Foshan, 1905. Il piccolo Ip Man e il fratello adottivo Ip Tin Chi vengono affidati alle cure di una scuola di arti marziali, rivelando da subito un talento fuori dal comune nell'apprendere lo stile wing chun. Tra amori adolescenziali e differenti percorsi professionali, i fratelli si allontanano sempre più, mentre un gruppo di giapponesi ostili minaccia la quiete della scuola.

Gli spettatori meno avvezzi al cinema di Hong Kong e al suo riutilizzo frenetico di attori e personaggi troveranno più di un problema a raccapezzarsi in The Legend is Born: Ip Man.

Benché in rete lo si trovi erroneamente indicato da più parti come Ip Man 3, infatti, il film di Herman Yau non ha alcun legame con i due episodi diretti da Wilson Yip (Ip Man e Ip Man 2) e rappresenta sostanzialmente un reboot (più che un prequel) della saga, al solito liberamente romanzata, sul maestro di Bruce Lee (ma in qualche modo il crepuscolare e superiore Ip Man: The Final Fight si può considerare un sequel di quest'opera, se non altro perché diretto sempre da Herman Yau). La presenza di tre attori già inclusi nel cast dei due episodi di Yip (Sammo Hung, Louis Fan e Dennis To) in ruoli totalmente differenti, inoltre, unita al richiamo evidente a Donnie Yen nelle fattezze del protagonista, potrebbe confondere persino i fan più incalliti.

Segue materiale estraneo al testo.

==> src/rtl/core/srt_pkg.sv <==
// Package for the sorted record table: shared types, cell commands and result codes.
// Used by srt_cell and sorted_record_table; depends on nothing else.
`default_nettype none

package srt_pkg;

  // Default number of cells in the chain
  localparam int unsigned DEPTH_DEF = 16;

  localparam int unsigned KEY_W   = 32;
  localparam int unsigned SCORE_W = 8;
  localparam int unsigned AVG_W   = 9;
  localparam int unsigned STAT_W  = 2;

  // Result status codes
  localparam logic [STAT_W-1:0] ST_ENTRY    = 2'd0;
  localparam logic [STAT_W-1:0] ST_EMPTY    = 2'd1;
  localparam logic [STAT_W-1:0] ST_NOTFOUND = 2'd2;
  localparam logic [STAT_W-1:0] ST_FULL     = 2'd3;

  // Operation codes of the input word
  localparam logic FUNC_INSERT = 1'b0;
  localparam logic FUNC_DELETE = 1'b1;

  // Command broadcast to every cell in a cycle
  typedef enum logic [1:0] {
    CELL_HOLD   = 2'd0,
    CELL_INSERT = 2'd1,
    CELL_DELETE = 2'd2,
    CELL_ROTATE = 2'd3
  } cell_op_e;

  // One stored record
  typedef struct packed {
    logic [KEY_W-1:0]   key;
    logic [SCORE_W-1:0] score_a;
    logic [SCORE_W-1:0] score_b;
  } entry_t;

  // Control group from the sequencer to the cells
  typedef struct packed {
    cell_op_e op;
    entry_t   rec;
  } cell_ctl_t;

endpackage

`default_nettype wire

==> src/rtl/core/sorted_record_table.sv <==
// Sorted record table: top level with the cell chain, sequencer and output register.
// Depends on srt_pkg and srt_cell.
//
// Keeps up to DEPTH records sorted by ascending unsigned key in a chain of cells. An insert
// word places its record ahead of the first entry with a key not smaller; a delete word
// removes the first entry with an equal key. After a successful operation that leaves entries,
// the whole table goes out in order, one word per entry, with last set on the final one;
// otherwise one status word (empty, not found, full) goes out. An input word is captured into a
// register and applied to the chain; then the entries are listed or the status word is sent.
// The listing rotates the chain through its head cell, one entry per cycle while the output
// is not stalled; the next input word is taken only after the last result word has been
// loaded into the output register.
`default_nettype none

module sorted_record_table #(
  parameter int unsigned DEPTH = srt_pkg::DEPTH_DEF
) (
  input  wire logic                          clk_i,
  input  wire logic                          rst_ni,
  input  wire logic                          in_valid_i,
  output logic                               in_stall_o,
  input  wire logic                          func_i,
  input  wire logic [srt_pkg::KEY_W-1:0]     key_i,
  input  wire logic [srt_pkg::SCORE_W-1:0]   score_a_i,
  input  wire logic [srt_pkg::SCORE_W-1:0]   score_b_i,
  output logic                               out_valid_o,
  input  wire logic                          out_stall_i,
  output logic [srt_pkg::STAT_W-1:0]         status_o,
  output logic [srt_pkg::KEY_W-1:0]          entry_key_o,
  output logic [srt_pkg::SCORE_W-1:0]        entry_score_a_o,
  output logic [srt_pkg::SCORE_W-1:0]        entry_score_b_o,
  output logic [srt_pkg::AVG_W-1:0]          avg_halves_o,
  output logic                               last_o
);

  localparam int unsigned CW = $clog2(DEPTH + 1);

  localparam logic [1:0] S_IDLE = 2'd0;
  localparam logic [1:0] S_EXEC = 2'd1;
  localparam logic [1:0] S_EMIT = 2'd2;
  localparam logic [1:0] S_STAT = 2'd3;

  logic [1:0]                  state_q, state_d;
  logic [CW-1:0]               fill_q, fill_d;
  logic [CW-1:0]               cnt_q, cnt_d;
  logic                        func_q;
  srt_pkg::entry_t             cmd_q;
  logic [srt_pkg::STAT_W-1:0]  code_q, code_d;

  logic                        out_vld_q, out_vld_d;
  logic [srt_pkg::STAT_W-1:0]  out_stat_q, out_stat_d;
  srt_pkg::entry_t             out_ent_q, out_ent_d;
  logic [srt_pkg::AVG_W-1:0]   out_avg_q, out_avg_d;
  logic                        out_last_q, out_last_d;

  srt_pkg::cell_ctl_t          ctl;
  srt_pkg::entry_t             ent_w [DEPTH];
  logic [DEPTH-1:0]            vld_w;
  logic [DEPTH-1:0]            lt_w;
  logic [DEPTH-1:0]            eq_w;

  logic                        accept;
  logic                        load;
  logic                        found;
  logic                        full;
  logic                        emit_last;

  assign accept     = in_valid_i && !in_stall_o;
  assign in_stall_o = (state_q != S_IDLE);
  assign load       = !out_vld_q || !out_stall_i;
  assign found      = |eq_w;
  assign full       = (fill_q == CW'(DEPTH));
  assign emit_last  = (CW'(cnt_q + 1'b1) == fill_q);

  // Cell chain
  for (genvar i = 0; i < DEPTH; i++) begin : g_cell
    logic            p_lt, p_vld, n_vld;
    srt_pkg::entry_t p_ent, n_ent;
    if (i == 0) begin : g_first
      assign p_lt  = 1'b1;
      assign p_vld = 1'b1;
      assign p_ent = ent_w[0];
    end else begin : g_mid
      assign p_lt  = lt_w[i-1];
      assign p_vld = vld_w[i-1];
      assign p_ent = ent_w[i-1];
    end
    if (i == DEPTH - 1) begin : g_last
      assign n_vld = 1'b0;
      assign n_ent = ent_w[i];
    end else begin : g_inner
      assign n_vld = vld_w[i+1];
      assign n_ent = ent_w[i+1];
    end
    srt_cell u_cell (
      .clk_i      (clk_i),
      .rst_ni     (rst_ni),
      .ctl_i      (ctl),
      .prev_lt_i  (p_lt),
      .prev_vld_i (p_vld),
      .prev_ent_i (p_ent),
      .next_vld_i (n_vld),
      .next_ent_i (n_ent),
      .head_ent_i (ent_w[0]),
      .ent_o      (ent_w[i]),
      .vld_o      (vld_w[i]),
      .lt_o       (lt_w[i]),
      .eq_o       (eq_w[i])
    );
  end

  // Sequencer: apply the word, then list the table or report a status
  always_comb begin
    state_d    = state_q;
    fill_d     = fill_q;
    cnt_d      = cnt_q;
    code_d     = code_q;
    ctl.op     = srt_pkg::CELL_HOLD;
    ctl.rec    = cmd_q;
    out_vld_d  = out_vld_q && out_stall_i;
    out_stat_d = out_stat_q;
    out_ent_d  = out_ent_q;
    out_avg_d  = out_avg_q;
    out_last_d = out_last_q;
    unique case (state_q)
      S_IDLE: begin
        if (accept) begin
          state_d = S_EXEC;
        end
      end
      S_EXEC: begin
        cnt_d = '0;
        if (func_q == srt_pkg::FUNC_INSERT) begin
          if (full) begin
            code_d  = srt_pkg::ST_FULL;
            state_d = S_STAT;
          end else begin
            ctl.op  = srt_pkg::CELL_INSERT;
            fill_d  = CW'(fill_q + 1'b1);
            state_d = S_EMIT;
          end
        end else if (fill_q == '0) begin
          code_d  = srt_pkg::ST_EMPTY;
          state_d = S_STAT;
        end else if (!found) begin
          code_d  = srt_pkg::ST_NOTFOUND;
          state_d = S_STAT;
        end else begin
          ctl.op = srt_pkg::CELL_DELETE;
          fill_d = CW'(fill_q - 1'b1);
          if (fill_q == CW'(1)) begin
            code_d  = srt_pkg::ST_EMPTY;
            state_d = S_STAT;
          end else begin
            state_d = S_EMIT;
          end
        end
      end
      S_EMIT: begin
        if (load) begin
          ctl.op     = srt_pkg::CELL_ROTATE;
          out_vld_d  = 1'b1;
          out_stat_d = srt_pkg::ST_ENTRY;
          out_ent_d  = ent_w[0];
          out_avg_d  = srt_pkg::AVG_W'(ent_w[0].score_a) + srt_pkg::AVG_W'(ent_w[0].score_b);
          out_last_d = emit_last;
          if (emit_last) begin
            cnt_d   = '0;
            state_d = S_IDLE;
          end else begin
            cnt_d = CW'(cnt_q + 1'b1);
          end
        end
      end
      S_STAT: begin
        if (load) begin
          out_vld_d  = 1'b1;
          out_stat_d = code_q;
          out_ent_d  = '0;
          out_avg_d  = '0;
          out_last_d = 1'b1;
          state_d    = S_IDLE;
        end
      end
      default: begin
        state_d = S_IDLE;
      end
    endcase
  end

  // Capture the input word
  always_ff @(posedge clk_i) begin
    if (accept) begin
      func_q        <= func_i;
      cmd_q.key     <= key_i;
      cmd_q.score_a <= score_a_i;
      cmd_q.score_b <= score_b_i;
    end
  end

  // Output word payload and status code
  always_ff @(posedge clk_i) begin
    out_stat_q <= out_stat_d;
    out_ent_q  <= out_ent_d;
    out_avg_q  <= out_avg_d;
    out_last_q <= out_last_d;
    code_q     <= code_d;
  end

  // Control state
  always_ff @(posedge clk_i or negedge rst_ni) begin
    if (!rst_ni) begin
      state_q   <= S_IDLE;
      fill_q    <= '0;
      cnt_q     <= '0;
      out_vld_q <= 1'b0;
    end else begin
      state_q   <= state_d;
      fill_q    <= fill_d;
      cnt_q     <= cnt_d;
      out_vld_q <= out_vld_d;
    end
  end

  assign out_valid_o     = out_vld_q;
  assign status_o        = out_stat_q;
  assign entry_key_o     = out_ent_q.key;
  assign entry_score_a_o = out_ent_q.score_a;
  assign entry_score_b_o = out_ent_q.score_b;
  assign avg_halves_o    = out_avg_q;
  assign last_o          = out_last_q;

  // Valid flags track the fill count
  a_fill_match: assert property (@(posedge clk_i) disable iff (!rst_ni)
    $countones(vld_w) == 32'(fill_q))
    else $error("cell valid flags disagree with fill count");

  // Valid flags form a contiguous run from the head
  a_thermo: assert property (@(posedge clk_i) disable iff (!rst_ni)
    $onehot0(vld_w + DEPTH'(1)))
    else $error("cell valid flags not contiguous");

  // Listing never runs past the fill
  a_emit_range: assert property (@(posedge clk_i) disable iff (!rst_ni)
    (state_q == S_EMIT) |-> (cnt_q < fill_q))
    else $error("listing index beyond fill");

  // Status words are single, final and zero filled
  a_status_word: assert property (@(posedge clk_i) disable iff (!rst_ni)
    (out_valid_o && (status_o != srt_pkg::ST_ENTRY)) |->
      (last_o && (entry_key_o == '0) && (avg_halves_o == '0)))
    else $error("malformed status word");

endmodule

`default_nettype wire

==> src/rtl/core/srt_cell.sv <==
// One cell of the sorted record chain: holds one record and its valid flag.
// Depends on srt_pkg for the record type and the cell command.
`default_nettype none

module srt_cell (
  input  wire logic                   clk_i,
  input  wire logic                   rst_ni,
  input  wire srt_pkg::cell_ctl_t     ctl_i,
  input  wire logic                   prev_lt_i,
  input  wire logic                   prev_vld_i,
  input  wire srt_pkg::entry_t        prev_ent_i,
  input  wire logic                   next_vld_i,
  input  wire srt_pkg::entry_t        next_ent_i,
  input  wire srt_pkg::entry_t        head_ent_i,
  output srt_pkg::entry_t             ent_o,
  output logic                        vld_o,
  output logic                        lt_o,
  output logic                        eq_o
);

  srt_pkg::entry_t ent_q, ent_d;
  logic            vld_q, vld_d;

  // Compare the stored key against the broadcast key
  assign lt_o  = vld_q && (ent_q.key < ctl_i.rec.key);
  assign eq_o  = vld_q && (ent_q.key == ctl_i.rec.key);
  assign ent_o = ent_q;
  assign vld_o = vld_q;

  // Select the next content from self, neighbors, the new record or the head
  always_comb begin
    ent_d = ent_q;
    vld_d = vld_q;
    unique case (ctl_i.op)
      srt_pkg::CELL_HOLD: begin
      end
      srt_pkg::CELL_INSERT: begin
        if (!lt_o) begin
          ent_d = prev_lt_i ? ctl_i.rec : prev_ent_i;
          vld_d = vld_q | prev_vld_i;
        end
      end
      srt_pkg::CELL_DELETE: begin
        // at or past the first match: pull from the right
        if (vld_q && !lt_o) begin
          ent_d = next_ent_i;
          vld_d = next_vld_i;
        end
      end
      srt_pkg::CELL_ROTATE: begin
        if (vld_q && !next_vld_i) begin
          ent_d = head_ent_i;
        end else if (vld_q) begin
          ent_d = next_ent_i;
        end
      end
      default: begin
      end
    endcase
  end

  // Record payload
  always_ff @(posedge clk_i) begin
    ent_q <= ent_d;
  end

  // Valid flag
  always_ff @(posedge clk_i or negedge rst_ni) begin
    if (!rst_ni) begin
      vld_q <= 1'b0;
    end else begin
      vld_q <= vld_d;
    end
  end

endmodule

`default_nettype wire
==> config.mk <==
export PLATFORM = sky130hd
export DESIGN_NAME = sorted_record_table
export DESIGN_NICKNAME = d
export VERILOG_FILES = /design/src/rtl/core/srt_pkg.sv /design/src/rtl/core/sorted_record_table.sv /design/src/rtl/core/srt_cell.sv
export SDC_FILE = /design/constraint.sdc
export NUM_CORES = 2
export LEC_CHECK = 0
export BUFFER_PORTS_ARGS = -buffer_cell sky130_fd_sc_hd__buf_2
export CORE_ASPECT_RATIO = 1.2
export CORE_MARGIN = 8
export CORE_UTILIZATION = 45
export CTS_CLUSTER_DIAMETER = 200
export DETAILED_ROUTE_END_ITERATION = 16
export MAX_ROUTING_LAYER = met4
export PLACE_DENSITY = 0.7
export SETUP_SLACK_MARGIN = 0.15
export SLEW_MARGIN = 20
export SYNTH_ARGS = -nofsm -noshare
export SYNTH_HDL_FRONTEND = slang
export SYNTH_HIERARCHICAL = 1
export SYNTH_SLANG_ARGS = --single-unit
==> constraint.sdc <==
create_clock -name clk_i -period 29.3 [get_ports clk_i]
set_input_delay 1.465 -clock clk_i [delete_from_list [all_inputs] [get_ports clk_i]]
set_output_delay 1.465 -clock clk_i [all_outputs]
set_load 0.05 [all_outputs]
==> flow_metrics.env <==
export IMPL_status="finished clean"
export IMPL_place_hpwl_um=137000
export IMPL_postCtsHoldBufs=0
export IMPL_slew_headroom=0.243
export IMPL_cts_clk_slew_worst_paths_ns=0.06
export IMPL_synthesis_area_um2=61900
export IMPL_start_util=0.452
export IMPL_die_w_um=355
export IMPL_p_leak_nw=27.1
export IMPL_drc=0
export IMPL_met1Wirelength_um=72700
export IMPL_grt_overflow_total=0
export IMPL_period_needed_ns=7.67
export IMPL_drt_first_pass_iters=6
export IMPL_hold_depth=1
export IMPL_core_um2=137000
export IMPL_wl_met2_um=99400
export IMPL_cts_inserted_buffers=98
export IMPL_antenna_found_initial=0
export IMPL_drv_slew=0
export IMPL_io_buffers=114
export IMPL_drt_iter0_markers=4943
export IMPL_ctsHtreeMaxLevel=3
export IMPL_crit_type="reg -> reg"
export IMPL_via_per_inst=6.57
export IMPL_cts_root_buf="clkbuf_16"
export IMPL_clock_latency_ns=0.73
export IMPL_wl_um=196000
export IMPL_postRouteAntennaNets=0
export IMPL_grt_pass1_wl_um=300000
export IMPL_dieArea_um2=150000
export IMPL_finalHoldViolations=0
export IMPL_crit_path_start_kind="flip-flop"
export IMPL_yosysWarnings=6
export IMPL_fin_hold_ws_ns=0.543
export IMPL_worst_slew_pin_slew_ns=1.14
export IMPL_period_share=0.262
export IMPL_drv_cap=0
export IMPL_io_pins=115
export IMPL_cts_resized=0
export IMPL_die_h_um=422
export IMPL_crit_required_ns=29.65
export IMPL_worstPathMaxFanout=223
export IMPL_drive_gt1_frac=0.102
export IMPL_peakVddDrop_mv=0.0671
export IMPL_met3WireLength_um=11300
export IMPL_skew_ns=0.0336
export IMPL_layout_nets=6377
export IMPL_grt_total_usage=0.256
export IMPL_cts_sinks=908
export IMPL_vias=50500
export IMPL_r2r_cells=16
export IMPL_grt_pass1_vias=51900
export IMPL_highest_layer="met4"
export IMPL_cp_arrival_ns=8.02
export IMPL_grt_max_degree=224
export IMPL_post_drt_wl_per_cell_um=25.5
export IMPL_layout_area_overhead_vs_synth_pct=9.82
export IMPL_clock_fmax_mhz=130
export IMPL_rows=149
export IMPL_cts_tree="yes"
export IMPL_end_kind="flip-flop"
export IMPL_syn_inst=5784
export IMPL_place_congestion=0.914
export IMPL_powerDensity_nw_per_um2=100
export IMPL_min_path_type="reg -> reg"
export IMPL_clk_path_buf_depth=3
export IMPL_finalSetupViolations=0
export IMPL_post_cts_setup_buffers=0
export IMPL_fin_setup_tns_ns=0
export IMPL_rsz0062_at_grt="no"
export IMPL_avgSynthCellArea_um2=10.7
export IMPL_num_antenna_cells=0
[registers in the layout, summed over array words and instances, names as in the netlist]
name / count
g_cell.u_cell/ent_o: 768
cmd_q: 48
entry_key_o: 32
g_cell.u_cell/vld_o: 16
avg_halves_o: 9
entry_score_a_o: 8
entry_score_b_o: 8
cnt_q: 5
fill_q: 5
code_q: 2
state_q: 2
status_o: 2
func_q: 1
last_o: 1
out_valid_o: 1
[critical path, stage by stage (launching register included)]
cell and delay [ns]:
edfxtp_1 0.32, buf_4 0.38, inv_1 0.09, ha_1 0.34, nand4_1 0.19, or4_1 0.67
nor4_1 0.56, nor4_1 0.13, nand4_1 0.36, nand3_1 0.21, a21boi_4 0.24, buf_12 0.58
buf_12 0.69, buf_4 0.90, nand2_1 0.22, o22ai_4 0.55, buf_4 0.54
[cells in the final DEF (no fill, tap or decap), drive strengths merged, types with 11 or more instances in the layout]
cell type / count
o211ai: 13
buf: 257
clkinv: 37
o221ai: 12
o221a: 12
nor4: 48
edfxtp: 879
a22oi: 772
a22o: 12
a21oi: 235
bufinv: 11
a21o: 21
mux2i: 776
nor2: 60
inv: 554
a21boi: 26
a2111oi: 16
o22ai: 13
nor3b: 16
o41a: 12
nand3: 67
nand4: 102
nor3: 39
nand2: 152
clkbuf: 122
o21ai: 863
ha: 529
nor2b: 73
dfrtp: 29
o21a: 30
and3: 12
[layout make-up]
type / count / area [um2]
timing repair buffer: 257 / 1670
clock buffer: 122 / 2550
clock inverter: 60 / 687
tap: 1812 / 2270
inverter: 546 / 2050
fill: 12200 / 69000
sequential: 908 / 27100
multi-input combinational: 3983 / 31600
[report_power, final]
group          total [mW]  internal [mW]  switching, mW
logic                3.02           1.05           1.97
clock network        1.30          0.723          0.573
registers            2.51           2.16          0.350
[per-stage QoR]
step	std cells	power [mW]	util	area, um2	setup WS (ns)
2_1_floorplan	5787	4.56	-	61900	18.76
3_5_place_dp	7506	5.49	0.472	64700	21.83
5_1_grt	7688	7.16	0.496	68000	21.23
4_1_cts	7688	6.79	0.496	68000	21.80
6_report	7688	6.82	0.496	68000	21.63
3_3_place_gp	7506	5.38	0.472	64700	21.95
[worst paths after layout]
| check | end | slack (ns) | start |
|---|---|---|---|
| worst min register to register | status_o[1] | 0.54 | code_q[1] |
| worst max-delay path | g_cell[2].u_cell/ent_o[0] | 21.63 | cmd_q[30] |
| max in group asynchronous | g_cell[15].u_cell/vld_o | 28.02 | rst_ni |
| worst max register to register | g_cell[2].u_cell/ent_o[0] | 21.63 | cmd_q[30] |
| min in group asynchronous | state_q[1] | 0.84 | rst_ni |
| worst min-delay path | status_o[1] | 0.54 | code_q[1] |
[routing by layer]
| layer | up-vias | GRT usage |
|---|---|---|
| met2 | 2364 | 0.444 |
| met5 | - | - |
| met1 | 25000 | 0.287 |
| met3 | 811 | 0.0248 |
| li1 | 22400 | - |
| met4 | 0 | 0.151 |
Note: power is estimated with default switching activity, not from simulation.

Riepilogando con ordine, quindi, The Legend is Born è da considerare un film a sé stante, che nasce - oltre che come cash-in per sfruttare il successo intorno al personaggio del momento - dalla volontà storiografica di raccontare l'Ip Man di Foshan, giovane e ancora tentato dalla trasgressione (sotto forma di uno stile wing chun non ortodosso, appreso da un sifu interpretato da Ip Chun, il figlio ultra-ottantenne del vero Ip Man), nello stile romantico e umile di Yau: un regista oltremodo prolifico, che conserva un occhio peculiare e clinico nel ritrarre gli oppressi e i bassifondi di Hong Kong. Virtù che non emergono da The Legend is Born, in cui la componente psicologica e il realismo sono totalmente assenti e il focus è interamente dedicato alle scene di lotta e all'agiografia di Man. A vestire i panni del maestro è Dennis To, giovane campione di arti marziali, che paga dazio senza sfigurare nel confronto con Donnie Yen: come lui più artista marziale che attore vero e proprio, rivela le sue doti in diversi duelli non privi di creatività coreografica, che lo vedono alle prese con i consueti gweilo (ossia caucasici occidentali), baldanzosi e ottusi, o con i giapponesi, da sempre i malvagi per antonomasia del cinema di arti marziali hongkonghese. Considerata anche la scarsità di budget della produzione, Yau sceglie spesso il ricorso al wirework, ossia all'utilizzo di cavi (poi cancellati in post-produzione) che agevolino il volo dei duellanti, smarrendo in efficacia rispetto ai sensazionali scontri di Ip Man 1 e 2. Un episodio consigliato ai completisti e agli amanti del genere, che troveranno, quantomeno nello scontro finale tra Ip Man e i ninja, una ragione valida per saziare la loro sete di wing chun.

Hong Kong, 2010
Regia: Herman Yau.
Soggetto/Sceneggiatura: Erica Li, Lee Sing.
Action director: Tony Leung Siu-hung, Checkley Sin.
Cast: Dennis To, Crystal Huang, Xu Jiao, Yuen Biao, Sammo Hung.